Further, since the resin layer formed by pre-molding is not formed on the surfaces of the main pole and the auxiliary pole which face each other, when winding the winding by the winding machine, the nozzle which pulls out this winding can easily pass through. In addition, the width of the pole piece can be increased, and the magnetic resistance can be reduced accordingly.

Furthermore, since the resin layers on the upper and lower surfaces of the pole and the auxiliary pole are thicker than the other resin layers, the insulation between the stator core and the winding can be ensured.

[Brief description of drawings]

FIG. 1 is a plan view of a stator core.

FIG. 2 is a perspective view of a stator core.

FIG. 3 is a plan view of a stator core in a pre-molded state.

FIG. 4 is a partially enlarged cross-sectional view of a stator core in a pre-molded state.

FIG. 5 is a partially enlarged perspective view of a stator core in a pre-molded state.

6 is a cross-sectional view taken along the line AA in FIG.

7 is a sectional view taken along line BB in FIG.

8 is a cross-sectional view taken along line CC of FIG.

FIG. 9 is a semi-longitudinal sectional view of the electric motor.

FIG. 10 is an enlarged cross-sectional view of a state in which the claw portion of the bracket bites into the partition wall.

FIG. 11 is an enlarged perspective view of a bushing.

FIG. 12 is an enlarged sectional view of a bushing.
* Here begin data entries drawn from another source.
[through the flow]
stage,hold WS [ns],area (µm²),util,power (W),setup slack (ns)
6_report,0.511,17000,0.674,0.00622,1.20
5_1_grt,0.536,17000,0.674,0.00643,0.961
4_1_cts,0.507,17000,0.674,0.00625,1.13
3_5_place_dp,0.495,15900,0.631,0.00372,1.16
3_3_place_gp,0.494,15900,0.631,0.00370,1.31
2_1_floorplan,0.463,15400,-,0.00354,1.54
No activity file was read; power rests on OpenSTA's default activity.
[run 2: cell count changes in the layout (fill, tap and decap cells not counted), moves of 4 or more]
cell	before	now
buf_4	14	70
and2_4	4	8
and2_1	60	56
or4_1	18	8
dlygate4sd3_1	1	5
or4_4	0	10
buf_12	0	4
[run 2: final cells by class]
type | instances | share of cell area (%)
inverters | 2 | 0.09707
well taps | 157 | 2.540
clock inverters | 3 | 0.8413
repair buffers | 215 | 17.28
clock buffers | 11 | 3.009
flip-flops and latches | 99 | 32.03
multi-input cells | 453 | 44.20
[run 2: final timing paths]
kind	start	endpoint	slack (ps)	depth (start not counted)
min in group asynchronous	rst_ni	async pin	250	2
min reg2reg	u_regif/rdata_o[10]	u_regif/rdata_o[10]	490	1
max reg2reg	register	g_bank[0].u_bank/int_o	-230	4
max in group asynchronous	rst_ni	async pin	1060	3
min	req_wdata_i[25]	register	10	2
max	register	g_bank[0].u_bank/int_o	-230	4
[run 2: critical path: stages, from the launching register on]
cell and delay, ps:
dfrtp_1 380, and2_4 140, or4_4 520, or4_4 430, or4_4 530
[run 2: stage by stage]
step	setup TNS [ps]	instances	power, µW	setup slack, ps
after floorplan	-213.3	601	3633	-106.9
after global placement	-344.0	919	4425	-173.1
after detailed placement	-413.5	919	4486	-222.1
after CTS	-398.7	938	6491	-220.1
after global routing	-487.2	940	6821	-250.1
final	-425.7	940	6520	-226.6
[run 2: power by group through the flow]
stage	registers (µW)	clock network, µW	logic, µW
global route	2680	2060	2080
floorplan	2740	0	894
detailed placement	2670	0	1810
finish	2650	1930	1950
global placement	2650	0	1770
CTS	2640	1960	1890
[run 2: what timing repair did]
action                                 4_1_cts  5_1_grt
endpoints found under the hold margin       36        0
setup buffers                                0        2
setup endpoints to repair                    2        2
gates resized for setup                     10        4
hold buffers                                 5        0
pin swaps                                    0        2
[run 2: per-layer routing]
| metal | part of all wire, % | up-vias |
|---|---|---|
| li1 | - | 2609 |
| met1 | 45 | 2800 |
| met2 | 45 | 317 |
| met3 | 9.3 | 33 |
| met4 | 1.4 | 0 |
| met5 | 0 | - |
<file path="src/rtl/scfg_pkg.sv">
package scfg_pkg;
    localparam int REG_W       = 16;
    localparam int ADDR_W      = 8;
    localparam int RD_ADDR_W   = 7;
    localparam int PREAMBLE_W  = 32;
    localparam int RD_BITS     = 46;
    localparam int WR_BITS     = 27;
    localparam int FRAME_W     = RD_BITS;
    localparam int RX_BITS     = 2 * REG_W;
    localparam int GAP_PULSES  = 2;
    localparam int TAIL_PULSES = 2;
    localparam int CNT_W       = $clog2(FRAME_W + 1);

    typedef enum logic [3:0] {
        ST_IDLE, ST_LEAD, ST_TX_LO, ST_TX_SU, ST_TX_HI, ST_TX_END,
        ST_GAP_HI, ST_GAP_LO, ST_RX_LEAD, ST_RX_LO, ST_RX_HI, ST_RX_END,
        ST_TAIL_HI, ST_TAIL_LO
    } phase_e;

    typedef struct packed {
        phase_e             st;
        logic               wr;
        logic               odd;
        logic [FRAME_W-1:0] sh;
        logic [CNT_W-1:0]   cnt;
        logic [RX_BITS-1:0] rx;
        logic               cs;
        logic               sck;
        logic               sd;
        logic               cs_oe;
        logic               sck_oe;
        logic               sd_oe;
        logic               done;
        logic [REG_W-1:0]   rdata;
    } ctl_t;
endpackage

</file>
<file path="src/rtl/scfg_frame_build.sv">
module scfg_frame_build
    import scfg_pkg::*;
(
    input  logic               is_wr,
    input  logic [ADDR_W-1:0]  addr,
    input  logic [REG_W-1:0]   wdata,
    output logic [FRAME_W-1:0] frame,
    output logic [CNT_W-1:0]   nbits
);
    localparam int WR_PAD = FRAME_W - WR_BITS;

    always_comb begin
        if (is_wr) begin
            frame = {3'b101, addr, wdata, {WR_PAD{1'b0}}};
            nbits = CNT_W'(WR_BITS);
        end else begin
            frame = {{PREAMBLE_W{1'b1}}, 7'b0110000, addr[RD_ADDR_W-1:0]};
            nbits = CNT_W'(RD_BITS);
        end
    end
endmodule

</file>
<file path="src/rtl/scfg_phase_timer.sv">
module scfg_phase_timer #(
    parameter int W = 4
) (
    input  logic         clk,
    input  logic         rst_n,
    input  logic         load,
    input  logic [W-1:0] len,
    output logic         expired
);
    logic [W-1:0] cnt_d, cnt_q;

    always_comb begin
        cnt_d = cnt_q;
        if (load)
            cnt_d = len - W'(1);
        else if (cnt_q != '0)
            cnt_d = cnt_q - W'(1);
    end

    always_ff @(posedge clk) begin
        if (!rst_n) cnt_q <= '0;
        else        cnt_q <= cnt_d;
    end

    assign expired = (cnt_q == '0);
endmodule

</file>
<file path="src/rtl/scfg_half_pick.sv">
module scfg_half_pick
    import scfg_pkg::*;
(
    input  logic [RX_BITS-1:0] word,
    input  logic               odd,
    output logic [REG_W-1:0]   half
);
    assign half = odd ? word[RX_BITS-1 -: REG_W] : word[REG_W-1:0];
endmodule

</file>
<file path="src/rtl/serial_cfg_master.sv">
module serial_cfg_master
    import scfg_pkg::*;
#(
    parameter int EDGE_CYC  = 300,
    parameter int SETUP_CYC = 100
) (
    input  logic              clk,
    input  logic              rst_n,
    input  logic              req_valid,
    output logic              req_ready,
    input  logic              req_write,
    input  logic [ADDR_W-1:0] req_addr,
    input  logic [REG_W-1:0]  req_wdata,
    output logic              rsp_done,
    output logic [REG_W-1:0]  rsp_rdata,
    output logic              cs_o,
    output logic              cs_oe,
    output logic              sck_o,
    output logic              sck_oe,
    output logic              sd_o,
    output logic              sd_oe,
    input  logic              sd_i
);
    localparam int TMAX = (EDGE_CYC > SETUP_CYC) ? EDGE_CYC : SETUP_CYC;
    localparam int TW   = $clog2(TMAX + 1);
    localparam logic [TW-1:0] EDGE_L  = TW'(EDGE_CYC);
    localparam logic [TW-1:0] SETUP_L = TW'(SETUP_CYC);

    ctl_t d, q;
    logic               t_load, t_exp, in_tx;
    logic [TW-1:0]      t_len;
    logic [FRAME_W-1:0] frame;
    logic [CNT_W-1:0]   nbits;
    logic [REG_W-1:0]   half;

    scfg_frame_build i_frame (
        .is_wr(req_write), .addr(req_addr), .wdata(req_wdata),
        .frame(frame), .nbits(nbits)
    );

    scfg_phase_timer #(.W(TW)) i_timer (
        .clk(clk), .rst_n(rst_n), .load(t_load), .len(t_len), .expired(t_exp)
    );

    scfg_half_pick i_half (.word(q.rx), .odd(q.odd), .half(half));

    always_comb begin
        d      = q;
        d.done = 1'b0;
        t_load = 1'b0;
        t_len  = EDGE_L;
        unique case (q.st)
            ST_IDLE: if (req_valid) begin
                d.st = ST_LEAD; d.wr = req_write; d.odd = req_addr[0];
                d.sh = frame;   d.cnt = nbits;    t_load = 1'b1;
            end
            ST_LEAD: if (t_exp) begin d.st = ST_TX_LO; t_load = 1'b1; end
            ST_TX_LO: if (t_exp) begin
                d.st = ST_TX_SU; t_load = 1'b1; t_len = SETUP_L;
                d.sd = q.sh[FRAME_W-1];
                d.sh = q.sh << 1;
            end
            ST_TX_SU: if (t_exp) begin d.st = ST_TX_HI; t_load = 1'b1; end
            ST_TX_HI: if (t_exp) begin
                t_load = 1'b1;
                if (q.cnt == CNT_W'(1)) d.st = ST_TX_END;
                else begin d.cnt = q.cnt - CNT_W'(1); d.st = ST_TX_LO; end
            end
            ST_TX_END: if (t_exp) begin
                t_load = 1'b1;
                d.cnt  = q.wr ? CNT_W'(TAIL_PULSES) : CNT_W'(GAP_PULSES);
                d.st   = q.wr ? ST_TAIL_HI : ST_GAP_HI;
            end
            ST_GAP_HI: if (t_exp) begin d.st = ST_GAP_LO; t_load = 1'b1; end
            ST_GAP_LO: if (t_exp) begin
                t_load = 1'b1;
                if (q.cnt == CNT_W'(1)) begin d.st = ST_RX_LEAD; d.cnt = CNT_W'(RX_BITS); end
                else begin d.cnt = q.cnt - CNT_W'(1); d.st = ST_GAP_HI; end
            end
            ST_RX_LEAD: if (t_exp) begin d.st = ST_RX_LO; t_load = 1'b1; end
            ST_RX_LO: if (t_exp) begin
                d.st = ST_RX_HI; t_load = 1'b1;
                d.rx = {q.rx[RX_BITS-2:0], sd_i};
            end
            ST_RX_HI: if (t_exp) begin
                t_load = 1'b1;
                if (q.cnt == CNT_W'(1)) d.st = ST_RX_END;
                else begin d.cnt = q.cnt - CNT_W'(1); d.st = ST_RX_LO; end
            end
            ST_RX_END: if (t_exp) begin
                d.st = ST_TAIL_HI; t_load = 1'b1; d.cnt = CNT_W'(TAIL_PULSES);
            end
            ST_TAIL_HI: if (t_exp) begin d.st = ST_TAIL_LO; t_load = 1'b1; end
            ST_TAIL_LO: if (t_exp) begin
                if (q.cnt == CNT_W'(1)) begin
                    d.st    = ST_IDLE;
                    d.done  = 1'b1;
                    d.rdata = q.wr ? '0 : half;
                end else begin
                    d.cnt = q.cnt - CNT_W'(1); d.st = ST_TAIL_HI; t_load = 1'b1;
                end
            end
            default: d.st = ST_IDLE;
        endcase

        // pin levels for the phase being entered
        in_tx = (d.st inside {ST_LEAD, ST_TX_LO, ST_TX_SU, ST_TX_HI, ST_TX_END});
        if (d.st == ST_IDLE) begin
            d.cs_oe = 1'b0; d.sck_oe = 1'b0; d.sd_oe = 1'b0;
            d.cs    = 1'b0; d.sck    = 1'b0; d.sd    = 1'b0;
        end else begin
            d.cs_oe  = 1'b1;
            d.sck_oe = 1'b1;
            d.cs     = d.wr & in_tx;
            d.sck    = (d.st inside {ST_TX_HI, ST_GAP_HI, ST_RX_HI, ST_TAIL_HI});
            d.sd_oe  = d.wr | in_tx;
        end
    end

    always_ff @(posedge clk) begin
        if (!rst_n) begin
            q       <= '0;
            q.st    <= ST_IDLE;
        end else begin
            q <= d;
        end
    end

    assign req_ready = (q.st == ST_IDLE);
    assign rsp_done  = q.done;
    assign rsp_rdata = q.rdata;
    assign cs_o      = q.cs;
    assign cs_oe     = q.cs_oe;
    assign sck_o     = q.sck;
    assign sck_oe    = q.sck_oe;
    assign sd_o      = q.sd;
    assign sd_oe     = q.sd_oe;
endmodule

</file>
<file path="config.mk">
export PLATFORM = sky130hd
export DESIGN_NAME = serial_cfg_master
export DESIGN_NICKNAME = d
export VERILOG_FILES = /design/src/rtl/scfg_pkg.sv /design/src/rtl/scfg_frame_build.sv /design/src/rtl/scfg_phase_timer.sv /design/src/rtl/scfg_half_pick.sv /design/src/rtl/serial_cfg_master.sv
export SDC_FILE = /design/constraint.sdc
export NUM_CORES = 1
export LEC_CHECK = 0
export BUFFER_PORTS_ARGS = -buffer_cell sky130_fd_sc_hd__buf_4
export CORE_ASPECT_RATIO = 0.5
export CORE_MARGIN = 3
export CORE_UTILIZATION = 45
export CTS_CLUSTER_DIAMETER = 150
export DETAILED_ROUTE_END_ITERATION = 8
export PLACE_DENSITY_LB_ADDON = 0.15
export SYNTH_ARGS = -nofsm -noshare
export SYNTH_HDL_FRONTEND = slang
export SYNTH_SLANG_ARGS = --single-unit
</file>
<file path="constraint.sdc">
create_clock -name clk -period 6.98 [get_ports clk]
set_input_delay 0.698 -clock clk [delete_from_list [all_inputs] [get_ports clk]]
set_output_delay 0.698 -clock clk [all_outputs]
set_load 0.02 [all_outputs]
</file>
# Word-level counts from Yosys, hierarchy flattened
# Index checks and enable logic that the tools add are counted.
[word_totals]
elab_cells = 113
ramBits = 0
latch_bits = 0
reg_bits = 122
input_bits = 29
out_inout_bits = 24
rom_bits = 0
n_memories = 0
[op_classes]
n_eq_ne = 28
mux = 44
bitwise_logic = 3
add_sub_neg = 3
shifts = 0
reduce_logical = 20
n_mul = 0
magnitude_cmp = 0
div_mod_pow = 0
[op_table]
columns = ["op", "n"]
rows = [
  ["case mux 46 bit (2 select lines)", 1],
  ["2-to-1 mux 4 bit", 16],
  ["2-to-1 mux 58 bit", 1],
  ["case mux 4 bit (14 select lines)", 1],
  ["2-to-1 mux 46 bit", 1],
  ["2-to-1 mux 45 bit", 1],
  ["2-to-1 mux 6 bit", 6],
  ["2-to-1 mux 9 bit", 4],
  ["equality test 4 bit, second input constant", 8],
  ["2-to-1 mux 16 bit", 2],
  ["equality test 4 x 3 -> 1 bit, second input constant", 7],
  ["case mux 6 bit (4 select lines)", 1],
  ["subtractor 9 x 1 -> 9 bit, second input constant", 2],
  ["2-to-1 mux 17 bit", 1],
  ["equality test 4 x 2 -> 1 bit, second input constant", 4],
  ["OR reduction 12 bit", 1],
  ["zero test 9 bit", 1],
  ["AND reduction 3 bit", 3],
  ["nonzero test 9 bit", 1],
  ["equality test 4 x 1 -> 1 bit, second input constant", 2],
  ["zero test 4 bit", 2],
  ["!= test 2 x 1 -> 1 bit, second input constant", 4],
  ["nonzero test 4 bit", 2],
  ["equality test 6 x 1 -> 1 bit, second input constant", 1],
  ["15 further kinds", 25],
]

# Depth between registers and ports, before layout
[depth]
word_depth = 8
mapped_depth = 14
ltp_nobuf = 14

# By module
# Synthesis repeated with hierarchy kept, for this count alone.
[hier_totals]
hier_cells = 770
hier_area_um2 = 6364.9
[by_module_without_submodules]
columns = ["mod", "area_each_um2", "cells_per_inst", "instances"]
rows = [
  ["serial_cfg_master", 5141.2, 631, 1],
  ["scfg_phase_timer", 604.3, 64, 1],
  ["scfg_frame_build", 370.4, 57, 1],
  ["scfg_half_pick", 249.0, 18, 1],
]

# Worst setup path before layout
# OpenSTA, ideal clock, no wires.
[synth_path]
path_type = "register -> register"
startpoint = "reg q[110] (netlist name)"
endpoint = "reg i_timer.cnt_q[8]"
period_less_slack_ns = 3.373
required_time_ns = 6.865
stages_incl_launch_ff = 14
setup_slack_ns = 3.607
arrival_ns = 3.257
setup_ns = 0.115
cell_sequence = "dfxtp_1 buf_2 nor4_2 and2_1 clkbuf_1 nor2_1 nand2_1 ha_1 or3b_2 or3_1 nor3_1 xnor2_1 o21ai_0 and3_1"
[synth_via]
elab_cells_between_ends = 20
classes_between = "1 x add/sub; 13 x eq/ne; 3 x mux; 3 x reduce/logical"
[synth_rtl]
columns = ["element", "line", "source"]
rows = [
  ["from (decl)", "serial_cfg_master.sv:29", "ctl_t d, q;"],
  ["zero test 4 bit *", "-", ""],
  ["via req_ready", "serial_cfg_master.sv:10", "output logic req_ready,"],
  ["case mux 1 bit (3 select lines) *", "serial_cfg_master.sv:52", "unique case (q.st)"],
  ["2-to-1 mux 9 bit / nonzero test 2 bit (equally long branches)", "-", ""],
  ["to (signal assigned)", "scfg_phase_timer.sv:22", "else cnt_q <= cnt_d;"],
  ["to (decl)", "scfg_phase_timer.sv:10", "logic [W-1:0] cnt_d, cnt_q;"],
]
# The timed path passes the listed nets; every way through them passes the cells marked *.
# A chain may end at the register's enable or synchronous reset.

# Worst setup path in the final report
[layout_path]
startpoint = "reg q[109] (netlist name)"
endpoint = "reg i_timer.cnt_q[8]"
[layout_via]
elab_chain_cells = 4
elab_cells_between_ends = 20
classes_between = "1 x add/sub; 13 x eq/ne; 3 x mux; 3 x reduce/logical"
[layout_rtl]
columns = ["element", "line"]
rows = [
  ["equality test 4 x 2 -> 1 bit, or another cell as far along", "serial_cfg_master.sv:52"],
  ["2-to-1 mux 9 bit / OR reduction 12 bit (equally long branches)", "-"],
  ["subtractor 9 x 1 -> 9 bit / case mux 1 bit (3 select lines) (equally long branches)", "scfg_phase_timer.sv:15, serial_cfg_master.sv:52"],
  ["2-to-1 mux 9 bit / nonzero test 2 bit (equally long branches)", "-"],
]
# Parallel ways exist; a longest one is shown, timed or not.

==> metrics.md <==
| Metric | Value |
|---|---|
| Req. time, crit path | approximately 7.3 ns |
| Die W | approximately 170 µm |
| CP bufs+invs | 0 |
| Hold slack | 0.452 ns |
| Slew Viols, Final | 0 |
| MaxCap Viol Count | 0 |
| VDD IR max | about 0.00017 V |
| Ratio of cells with drive above 1 in the final layout | 0.147 |
| PostCTS Resize Cnt | 0 |
| RR Endpoint | i_timer.cnt_q[8]$_SDFFE_PN0P_ |
| Root Driver | clkbuf_16 |
| Post-synthesis mux area share | 0.0314 |
| Achievable Freq | roughly 280 MHz |
| Final wirelength | 13.4 mm |
| Sequential area share after synthesis | 0.423 |
| First-pass GRT wire length | between 20 and 25 mm |
| Tcrit/Tclk final | 0.506 |
| CP max stage cell | nor4_2 |
| Initial Util | 0.473 |
| Area of the multi-input gates | about 2900 µm² |
| CORE AREA | approximately 12000 µm² |
| WL/cell | between 10 and 15 µm |
| I/O pin total | between 50 and 60 |
| Post-synth top area cell | dfxtp_1 |
| Yosys warning count | 0 |
| Crit start category | register |
| Simple-gate area share of the yosys netlist | 0.252 |
| CTS buffer count | 17 |
| Filler Cell Count | approximately 1200 |
| Hold Fails Final Rpt | 0 |
| CP arrival | roughly 3.8 ns |
| Post-synthesis cell type count | 62 |
| Critical path depth | 11 |
| DR pass1 iterations | 5 |
| Largest family of logic cells by synthesized area | simple AND/OR/NAND/NOR gates |
| Routability cong. | ~0.9 |
| Antenna fix cells | 0 |
| Post-CTS Hold Fix Bufs | 0 |
| Die area | ~14000 µm² |
| Hold WC Path Type | register to register |
| Total vias in the final route | 4988 |
| Worst path cell trace | nor4_2 -> and2_1 -> nor2_1 -> nand2_1 -> ha_1 -> or3b_2 -> or3_1 -> nor3_1 -> xnor2_1 -> o21ai_0 -> and3_1 |
| CP top delay family | simple AND/OR/NAND/NOR gates |
| P per Cell Area | roughly 300 nW/µm² |
| Post-synth EDFFs | 0 |
| Syn_area_per_cell | around 7.8 µm² |
| Buffers on Ports | between 50 and 60 |
| Mapped cell area | around 5700 µm² |
| Sink Count | approximately 120 |
| Final setup violation count | 0 |
| Slowest stage delay, CP | around 0.53 ns |
| Clock latency at the later pin of the worst-skew pair | about 0.4 ns |
| Synth Instances | 731 |
| Total gr overflow | 0 |
| Max-slew headroom | 0.247 |
| Synth Area in Compound Gates | 0.207 |
| Place WS | approximately 3.5 ns |
| CP max FO | 20 |
| # DRC | 0 |
| P_leak | ~2.4 nW |
| Via/cell ratio | around 5.5 |
| Crit end category | register |
| Ranking of synthesized cells by area | dfxtp_1 42%, nor2_1 6.5%, a21oi_1 6.2% |
| Iter 0 DRT Violations | between 300 and 400 |
| H-tree depth | 4 |
| Area Overhead vs Synth | 16.3% |
| Postcts setup bufs | 0 |
| CP startpoint | q[109]$_SDFF_PN0_ |
| RR Startpoint | q[109]$_SDFF_PN0_ |
| DP HPWL | between 8 and 9 mm |
| Adder-Cell Fraction of Synth Area | 0.00655 |
| Syn Nets | 763 |
| #FFs+latches synth | approximately 120 |
| Post-synth ARST share | 0 |
| Antenna Nets Post-Route | 0 |
| Vias in the first global route | around 4700 |
| Critical Path Sink | i_timer.cnt_q[8]$_SDFFE_PN0P_ |
| Worst Skew | around 0.014 ns |
| Register area | 2420 µm² |
| Largest net degree at the start of global routing | between 70 and 80 |
| Initial antenna violation count | 0 |
| Status | finished clean |
| Top cell type's share of synthesized area | 0.423 |
| Crit Path Category | register to register |
| Final WS setup | around 3.5 ns |
| Row count | 28 |
| Nets | 759 |
| GRT Resource Usage Total | 0.193 |
| Post-synth top flop | dfxtp_1 |
| CTS tree | yes |
| Tmin final | about 3.5 ns |
| Chip height | 85.8 µm |
| Slack of the worst reg-to-reg path | between 3 and 4 ns |
| Unrepaired setup endpoints after global routing | false |
| Xor and xnor area share after synthesis | 0.00611 |
| CTS max path bufs | 2 |
| Worst-path clk slew | approximately 0.06 ns |
| Setup tns final | 0 ns |
| Worst-case reg-to-reg path depth | 11 |
| Slew of the pin with the lowest slew margin | between 1 and 1.5 ns |
routing by layer:
layer,vias up,global-route usage,share of wire
met5,-,0,0
li1,2549,-,-
met4,0,0.0634,0.0090
met2,123,0.300,0.44
met1,2305,0.265,0.49
met3,11,0.0516,0.059
synth_stat cells (all sizes together) (4+ instances only):
master	number
nand3	9
xnor2	4
or3	8
and3	5
buf	34
nand4	4
nor4	4
nand2b	8
a21oi	72
inv	8
nor3	61
o21ai	35
mux2i	18
nor2	100
a211oi	36
clkbuf	46
a221oi	8
nand2	93
and2	5
dfxtp	121
final cells by class:
type / count / area share
clock buffers: 18 / 0.0644
clock inverters: 14 / 0.0366
inverters: 9 / 0.00525
multi-input cells: 521 / 0.435
flip-flops and latches: 121 / 0.363
well taps: 165 / 0.0310
repair buffers: 57 / 0.0642
cells in the final DEF (no fill, tap or decap), types with 9 or more instances in the layout:
master     count
dfxtp_1      121
nor2_1        99
nand2_1       93
a21oi_1       70
nor3_1        60
buf_4         57
a211oi_1      36
o21ai_0       34
mux2i_1       18
clkbuf_16     17
nand3_1        9
where the power goes:
group | switching, mW | internal (mW) | total (mW)
Sequential | 0.0338 | 0.726 | 0.760
Clock | 0.333 | 0.674 | 1.01
Combinational | 0.112 | 0.0841 | 0.196
state kept, by name, indices dropped and copies added, names as in the netlist:
signal and flops:
cs_o 1, cs_oe 1, i_timer.cnt_q 9, q 90
rsp_done 1, rsp_rdata 16, sck_o 1, sd_o 1
sd_oe 1
how the worst min path moves through the flow:
stage | start | endpoint | slack [ns] | cells past startpoint
after global placement | q[71]$_SDFFE_PN0P_ | q[71]$_SDFFE_PN0P_ | 0.44 | 2
after global routing | q[54]$_SDFFE_PN0P_ | q[54]$_SDFFE_PN0P_ | 0.47 | 2
after detailed placement | q[68]$_SDFFE_PN0P_ | q[68]$_SDFFE_PN0P_ | 0.44 | 2
after CTS | q[68]$_SDFFE_PN0P_ | q[68]$_SDFFE_PN0P_ | 0.45 | 2
after floorplan | q[61]$_SDFFE_PN0P_ | q[61]$_SDFFE_PN0P_ | 0.43 | 2
final | q[70]$_SDFFE_PN0P_ | q[70]$_SDFFE_PN0P_ | 0.45 | 2
through the flow:
stage / util / total power [mW] / cell area [µm²] / std cells
floorplan: - / 0.921 / 5730 / 731
global placement: 0.495 / 0.965 / 5990 / 873
detailed placement: 0.495 / 0.969 / 5990 / 873
CTS: 0.550 / 1.98 / 6670 / 905
global route: 0.550 / 2.04 / 6670 / 905
finish: 0.550 / 1.96 / 6670 / 905
kinds of logic after synthesis:
kind of cell               count (synthesis)
xor gates and xnor gates                   4
AOI/OAI and AO/OA                        185
adders and majority gates                  3
and+or+nand+nor                          311
buffers and inverters                     89
muxes                                     18
DFF                                      121
worst register-to-register path, delay by kind of cell (launching register included):
family | cells | cell delay (ns)
xor gates and xnor gates | 1 | 0.14
DFF | 1 | 0.50
and+or+nand+nor | 8 | 2.52
adders and majority gates | 1 | 0.19
AOI/OAI and AO/OA | 1 | 0.08
Power figures use the tool's default switching activity.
FIG. 13 is an explanatory diagram of a winding machine that winds a winding around a stator core.

[Explanation of symbols]

 1 ... Yoke part 2 ... 1st winding part 3 ... Tooth part 3a, 3b, 3c ... Pole 4 ... Complement pole 5 ... Rotor 12 6 ... 1st winding 7 ... 2nd Winding 10 …… Stator core 12 …… Rotor 16 …… Resin layer 50 …… Outer partition wall 52 …… Medium partition wall 54 …… Bracket 56 …… Claw portion 58 …… Fixed piece 60 …… Recessed portion 66 …… Middle Partition wall 68 ... Inner partition wall for main pole 70 ... Inner partition wall for supplementary pole 72 ... Bushing 74 ... Bushing body 76 ... Lid body 78 ... Insert section 80 ... Lead wire

Claims (1)

Claim: What is claimed is: 1. A ring-shaped yoke portion is formed on the outer circumference, and a plurality of auxiliary poles projecting axially toward the inner peripheral side of the yoke portion, and between the plurality of auxiliary poles. A main pole formed in the first winding part, and the main pole is formed so as to project from the yoke part in the axial direction, and the main pole is formed in an E shape toward the axial center on the inner diameter side of the first winding part. In a stator core of an electric motor composed of a tooth portion composed of three poles that are protruded, the inner peripheral surface of the stator core facing the rotor and the outer periphery other than the surfaces where the main pole and the complementary pole face each other. A part of the surface, the upper surface and the lower surface are pre-molded with resin to integrate the stator core, and the resin layer formed by pre-molding on the upper and lower surfaces of the poles on both sides of the teeth and the upper and lower surfaces of the auxiliary pole. Is formed thicker than other resin layers.